Despite availability of such high quality, large coverage, high-resolution imagery, existing systems are limited in their ability to simultaneously synthesize multiple views that can be independently controlled to provide configurable field of view and resolution seamlessly across the covered venue. It is desirable that each user, independent of the others, be able to seamlessly navigate the covered area similar in experience to a having a Pan Tilt Zoom camera solely to itself.
For instance, multiple security guards may want to view or assess different parts of the buildings, or follow different intruders in a multi-prong intrusion. Further, a mobile guard may want to monitor the situation on a handheld device supporting CIF resolution, while a guard in the control room may monitor on a 1080 p HD display.
In a sports arena, multiple TV screens may be displaying different views of the play, as determined by the production director assigned to that display. Further, some of the legacy displays may be Standard Definition, while others may be High Definition with resolutions ranging from 720 i to 1080 p.
In an internet video conferencing scenario, multiple participants generate video at different resolutions and have different viewing resolution and bandwidth constraints. Each user may individually desire to view either all, a subset or just one of the participants on their display. Further, a smart phone user on a 3G network may have very different bandwidth and resolution constraints than a user on a high-speed internet network using a large TV display.
Traditional methods and systems for personalized interactive visualization experience are computationally prohibitive and unable to support a plurality of concurrent users with user-specific viewing requirements and constraints. The computational cost has dramatically increased especially due to high-resolution mega-pixel video sources, while maintaining need to support low resolution to high resolution displays. Traditional methods of decompressing all source video to raw format, processing raw video, synthesizing user-specific view and recompressing them is cost prohibitive and no longer sustainable when required to support high-resolution video sources and displays.
Several mega-pixel camera manufactures provide systems that support a few independent views (typically up to 4) that can be simultaneously and independently controlled for field of view and resolution. The synthesized views are, however, limited to within the field of view of each camera. The users are unable to see a view that may be partially covered by two separate cameras. The visualization is therefore not seamless; it is limited to one camera and limited to a few users.
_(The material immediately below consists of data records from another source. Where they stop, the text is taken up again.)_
## src/rtl/zyz_euler_to_rotation_matrix_defines.svh

```systemverilog
// assertion macros for the euler to rotation matrix block
`ifndef ZYZ_EULER_TO_ROTATION_MATRIX_DEFINES_SVH
`define ZYZ_EULER_TO_ROTATION_MATRIX_DEFINES_SVH

`ifndef ASSERT_OFF
`define ZYZ_ASSERT_IMP(label, ante, cons) \
   label: assert property (@(posedge clock) disable iff (reset) (ante) |-> (cons)) \
      else $error("zyz assertion failed");
`define ZYZ_ASSERT_NXT(label, ante, cons) \
   label: assert property (@(posedge clock) disable iff (reset) (ante) |=> (cons)) \
      else $error("zyz assertion failed");
`else
`define ZYZ_ASSERT_IMP(label, ante, cons)
`define ZYZ_ASSERT_NXT(label, ante, cons)
`endif

`endif

```

## src/rtl/zyz_pkg.sv

```systemverilog
package zyz_pkg;

   typedef logic signed [31:0] trig_type;

   typedef enum logic [1:0] {
      QUAD_I,
      QUAD_II,
      QUAD_III,
      QUAD_IV
   } quadrant_type;

   typedef struct packed {
      logic         swap;
      quadrant_type quad;
   } octant_type;

   typedef struct packed {
      trig_type sa;
      trig_type ca;
      trig_type sb;
      trig_type cb;
      trig_type sg;
      trig_type cg;
   } trig_set_type;

   localparam logic [30:0] Q30_ONE    = 31'h4000_0000;
   localparam logic [29:0] OCTANT_MAX = 30'h2000_0000;
   localparam logic [31:0] TWO_PI_Q29 = 32'd3373259426;

   // horner divisors, sine lane then cosine lane
   localparam logic [6:0] HORNER_DIV [2][4] = '{
      '{7'd72, 7'd42, 7'd20, 7'd6},
      '{7'd56, 7'd30, 7'd12, 7'd2}
   };

   localparam logic [29:0] HORNER_RECIP [2][4] = '{
      '{30'((1 << 30) / 72), 30'((1 << 30) / 42), 30'((1 << 30) / 20), 30'((1 << 30) / 6)},
      '{30'((1 << 30) / 56), 30'((1 << 30) / 30), 30'((1 << 30) / 12), 30'((1 << 30) / 2)}
   };

   function automatic logic [30:0] umul_q30(input logic [30:0] a, input logic [30:0] b);
      logic [61:0] prod;
      prod = a * b;
      return prod[60:30];
   endfunction

   // quotient estimate, low by at most one
   function automatic logic [30:0] quot_est(input logic [30:0] v, input logic [29:0] m);
      logic [60:0] prod;
      prod = v * m;
      return prod[60:30];
   endfunction

   function automatic logic [30:0] quot_fix(input logic [30:0] v, input logic [30:0] qe,
                                            input logic [6:0] d);
      logic [37:0] qd;
      logic [30:0] r;
      qd = qe * d;
      r  = v - qd[30:0];
      return (r >= {24'd0, d}) ? qe + 31'd1 : qe;
   endfunction

endpackage

```

## src/rtl/zyz_mulq.sv

```systemverilog
module zyz_mulq (
   input  logic              clock,
   input  logic              enable,
   input  zyz_pkg::trig_type a,
   input  zyz_pkg::trig_type b,
   output zyz_pkg::trig_type prod
);
   import zyz_pkg::*;

   localparam logic [61:0] ROUND_HALF = 62'h2000_0000;

   logic [31:0] ua;
   logic [31:0] ub;
   logic [61:0] prod_in;
   logic [61:0] rnd;
   logic [61:0] prod_ff;
   logic        neg_ff;
   trig_type    out_ff;

   assign ua      = a[31] ? 32'(-a) : 32'(a);
   assign ub      = b[31] ? 32'(-b) : 32'(b);
   assign prod_in = ua[30:0] * ub[30:0];
   assign rnd     = prod_ff + ROUND_HALF;

   always_ff @(posedge clock) begin
      if (enable) begin
         prod_ff <= prod_in;
         neg_ff  <= a[31] ^ b[31];
         out_ff  <= neg_ff ? -trig_type'(rnd[61:30]) : trig_type'(rnd[61:30]);
      end
   end

   assign prod = out_ff;

endmodule

```

## config.mk

```make
export PLATFORM = sky130hd
export DESIGN_NAME = zyz_mulq
export DESIGN_NICKNAME = d
export VERILOG_FILES = /design/src/rtl/zyz_euler_to_rotation_matrix_defines.svh /design/src/rtl/zyz_pkg.sv /design/src/rtl/zyz_mulq.sv
export SDC_FILE = /design/constraint.sdc
export NUM_CORES = 2
export LEC_CHECK = 0
export ABC_AREA = 1
export BUFFER_PORTS_ARGS = -buffer_cell sky130_fd_sc_hd__buf_2
export CAP_MARGIN = 20
export CORE_UTILIZATION = 40
export CTS_CLUSTER_DIAMETER = 40
export DETAILED_ROUTE_END_ITERATION = 8
export GPL_TIMING_DRIVEN = 0
export PLACE_DENSITY = 0.57
export SYNTH_ARGS = -nofsm -noshare
export SYNTH_HDL_FRONTEND = slang
export SYNTH_SLANG_ARGS = --single-unit
export TNS_END_PERCENT = 30
```

## constraint.sdc

```tcl
create_clock -name clock -period 21.9 [get_ports clock]
set_input_delay 3.285 -clock clock [delete_from_list [all_inputs] [get_ports clock]]
set_output_delay 3.285 -clock clock [all_outputs]
set_load 0.05 [all_outputs]
```

==> reports/results.txt <==
The share of the synthesized area in the top cell type is 0.447. The number of buffers and inverters on the critical path was 9; the width of the die was 308 microns. For the count of cell types in the netlist, the log shows 48.

Final wirelength: 143,000 microns. Yosys printed 0 warnings. The filler cells instantiated in the layout total 9,871. The total overflow left after global routing is 0. Data on the critical path is required at its endpoint by 21.95 ns. The die covers 0.0948 sq mm. The setup TNS came out at 0 ns. Among all cell types in the netlist, the one instantiated most often is inv_1. For the number of iterations in the first detailed-routing pass, the log shows 6. TritonCTS built the clock tree.

The tools report the final weighted congestion in routability-driven placement as 1.00. The clock edge transition at the registers on the reported setup and hold paths was 0.06 ns; the non-filler instance count after layout was 6,266. The part of the cycle the worst path needs is 0.648. The worst path needs 14.20 ns of the cycle, external delays included.

The fraction of registers with async set/reset works out to 0. In the post-synthesis netlist, the biggest area contributors are fa_1 (45%), inv_1 (12%), nand2_1 (12%). The remaining antenna violation count after routing was 0. The number of vias in the routed layout was 32,700; the largest fanout of any net on the critical path was 10. The count of mapped cells out of synthesis came out at 4,905. After detailed routing, the number of remaining DRC violations is 0. The most used flip-flop cell after synthesis is edfxtp_1. The run gives 9 as the number of buffers added by the clock tree synthesis step. For this design, the CTS-stage hold fixing added 0 buffers.

Data on the critical path arrives at its endpoint at 14.26 ns. Measured along the y axis, the die boundary spans 308 microns. The post-synthesis cell area is 0.0374 sq mm, and the transition time of the tightest slew-check pin is 1.26 ns. After detailed routing, the average wire length per cell comes to 22.9 microns.

The number of placed instances, taps included, is 6,248. The cell occurring most often along the worst timing path was fa_1. The cell family with the largest share of critical-path delay is adder cells. Clock net sink count: 66. Summed over all nets, the half-perimeter wirelength after detailed placement is 125,000 microns.

Across the run, the number of max-cap violations was 0. Between clock sinks in the finished design, the worst skew comes to 0.00995 ns. The biggest area contributor in the post-synthesis netlist is fa_1.

Share of post-route cells with drive strength above 1: 0.0570. Number of synthesized flops with an enable pin: 66. The synthesized design contains 66 register bits. The tools report the buffer depth of the longest clock path as 2. Counting instances in the post-synthesis netlist gives the leading cell types as inv_1 (1,237), nand2_1 (1,148), fa_1 (836). The max-slew violation count is 0. The final layout contains 6,175 nets. Row generation in the floorplan step produced 111 rows. Setup violations remaining at the end of the flow were counted as 0. For the total of cells resized after clock tree synthesis, the log shows 0. The final hold violation count is 0.

The tools report the nature of the critical path endpoint as a register. In this run the tool buffered the top-level ports with 95 buffer cells. After detailed routing, the number of vias per cell comes to 5.21.

Starting utilization of the core area: 0.406. Pin placement for this block handled 98 I/O pins. CTS placed an instance of clkbuf_16 at the clock tree root.

Worst max-slew margin expressed relative to the limit: 0.155. The number of global-route vias before repair came out at 34,100. The critical path in this run is classified as in2reg.

Global-route wire length before repair: 216,000 microns. The flow ran to the end, and the final reports show no timing, DRC or antenna violations. Share of the yosys chip area belonging to registers: 0.0529. Static timing analysis puts the maximum clock frequency at 70.4 MHz.

Critical path startpoint category: an input pin. The logs give 4 for the initial antenna violation count and 0.0922 sq mm for the area of the core. Once the clock tree was built, the setup fixing pass inserted 0 buffers. The number of nets in the synthesized netlist is 6,063. The largest stage delay on the critical path was 0.96 ns; the synthesized area per cell was 7.63 sq um.

Entering global routing, the biggest net connects 43 pins. At the later pin of the worst-skew pair, clock insertion delay measures 0.33 ns. The slowest stage of the critical path is the clkinv_1 cell. Setup repair after global routing left no endpoint under its margin. The relative area change from synthesis to final layout was 6.48%; the depth of the CTS H-tree was 3. The run gives 2,815 as the violation count after the first detailed-route iteration. Path class of the lowest-slack min-delay path: reg2reg.

For the overall fraction of global-route tracks in use, the log shows 0.313.
==> metal layers <==
metal	up-vias	share of wire	GRT usage
li1	14400	-	-
met4	8	0.054	0.140
met5	-	0.00037	0
met2	1581	0.44	0.487
met3	327	0.098	0.0697
met1	16400	0.41	0.415
==> metrics by stage <==
stage | area, sq um | setup slack (ns) | hold WS, ns | util
floorplan | 37400 | 10.99 | 0.583 | -
global placement | 39500 | 7.69 | 0.647 | 0.428
detailed placement | 39600 | 7.80 | 0.662 | 0.429
CTS | 39900 | 8.16 | 0.682 | 0.432
global route | 39900 | 7.53 | 0.715 | 0.432
finish | 39900 | 7.70 | 0.683 | 0.432
==> cells by family after synthesis <==
family | count (synthesis) | synth area share
AOI/OAI and AO/OA | 222 | 0.0332
DFF | 66 | 0.0529
xor gates and xnor gates | 63 | 0.0153
adders and majority gates | 1092 | 0.532
and+or+nand+nor | 2033 | 0.219
buffers and inverters | 1429 | 0.147
==> cell usage in the layout, fill, tap and decap left out, types with 66 or more instances in the layout <==
cell | netlist | layout
nor2_1 | 620 | 620
inv_1 | 1237 | 1237
buf_2 | 74 | 169
ha_1 | 256 | 256
clkbuf_1 | 73 | 75
nand3_1 | 133 | 133
fa_1 | 836 | 836
o21ai_0 | 72 | 72
edfxtp_1 | 66 | 66
nand2_1 | 1148 | 1148
a21oi_1 | 78 | 78
==> final cells by class <==
cell class / instances / area [sq um] / area share
tap: 1243 / 1560 / 0.0390
buffer: 160 / 727 / 0.0182
clock inverter: 4 / 67.6 / 0.00169
clock buffer: 11 / 233 / 0.00584
timing repair buffer: 101 / 548 / 0.0137
inverter: 1269 / 4760 / 0.119
sequential: 66 / 1980 / 0.0497
antenna: 2 / 5.00 / 0.000126
multi-input combinational: 3410 / 30000 / 0.752
==> registers in the layout, summed over array words and instances (netlist names) <==
name / cells
prod_ff: 33
neg_ff: 1
prod: 32
==> final timing paths <==
kind / cells past startpoint / start / slack, ns / to
worst max-delay path: 33 / a[0] / 7.70 / prod_ff[45]
worst min-delay path: 1 / prod_ff[30] / 0.68 / prod[0]
worst max register to register: 14 / prod_ff[29] / 19.26 / prod[18]
worst min register to register: 1 / prod_ff[30] / 0.68 / prod[0]
Power is left out: the tool's default activity adds up to more than one toggle a clock period on the data nets, which glitch-free logic cannot reach.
On the other hand, several legacy video visualization system support 2D or 3D stitching of videos from multiple standard resolution cameras in a geographic reference frame to provide a seamless navigation across multiple cameras. U.S. Pat. No. 7,522,186 describes a system for overlaying imagery from multiple fixed cameras onto a 3D textured model of a scene. These systems perform computationally prohibitive full decompression followed by alignment, and view synthesis in the image domain using special graphics card for visualization. The high computational cost of these image processing steps significantly impedes their ability to synthesize plurality of views in a scalable and cost-effective way. As a result, the system is limited to synthesizing only one view, and thus supports only one user. Every additional user requires its own complete visualization system. This approach is not scalable to large number of users due to limitations of cost of each system and bandwidth requirement to transfer possibly 10's of mega-pixels of imagery to every such system at video rate.
U.S. Pat. Nos. 5,359,363 and 7,450,165 describe devices for generating user-specific views in raw image format. The devices are limited to support a single uncompressed camera source and the patent does not address scalability of processing for plurality of users, and do not support compressed video sources.
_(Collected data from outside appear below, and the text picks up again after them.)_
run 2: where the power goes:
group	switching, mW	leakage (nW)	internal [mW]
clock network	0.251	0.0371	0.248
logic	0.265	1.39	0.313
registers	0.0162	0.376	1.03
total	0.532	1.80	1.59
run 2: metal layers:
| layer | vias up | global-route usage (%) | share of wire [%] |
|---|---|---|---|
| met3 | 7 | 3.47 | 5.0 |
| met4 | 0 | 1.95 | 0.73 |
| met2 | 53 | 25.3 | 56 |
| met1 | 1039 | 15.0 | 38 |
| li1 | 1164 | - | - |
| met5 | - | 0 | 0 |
U.S. Pat. No. 6,075,905 describes a method for stitching a sequence of raw images to construct a mosaic. The patent does not address generating a user-specific view of desired resolution and field of view characteristics, and does not address scalability of processing for generating a plurality of user-specific views.
Several methods have been described in literature for manipulating imagery in the compressed domain for better performance. U.S. Pat. No. 7,680,348 and references therein describe fast compressed domain methods for adjusting video resolution and region of interest for JPEG 2000 compressed imagery. The patent and references do not address compositing video from a plurality of video sources and processing architecture for generating a plurality of user-specific views.
Consequently, there remains a need in the art for a scalable method and apparatus that supports a plurality of concurrent users and provides personalized control to each of the concurrent users for interactive visualization across a plurality of video sources with support for output user-specific resolutions and bandwidth constraints.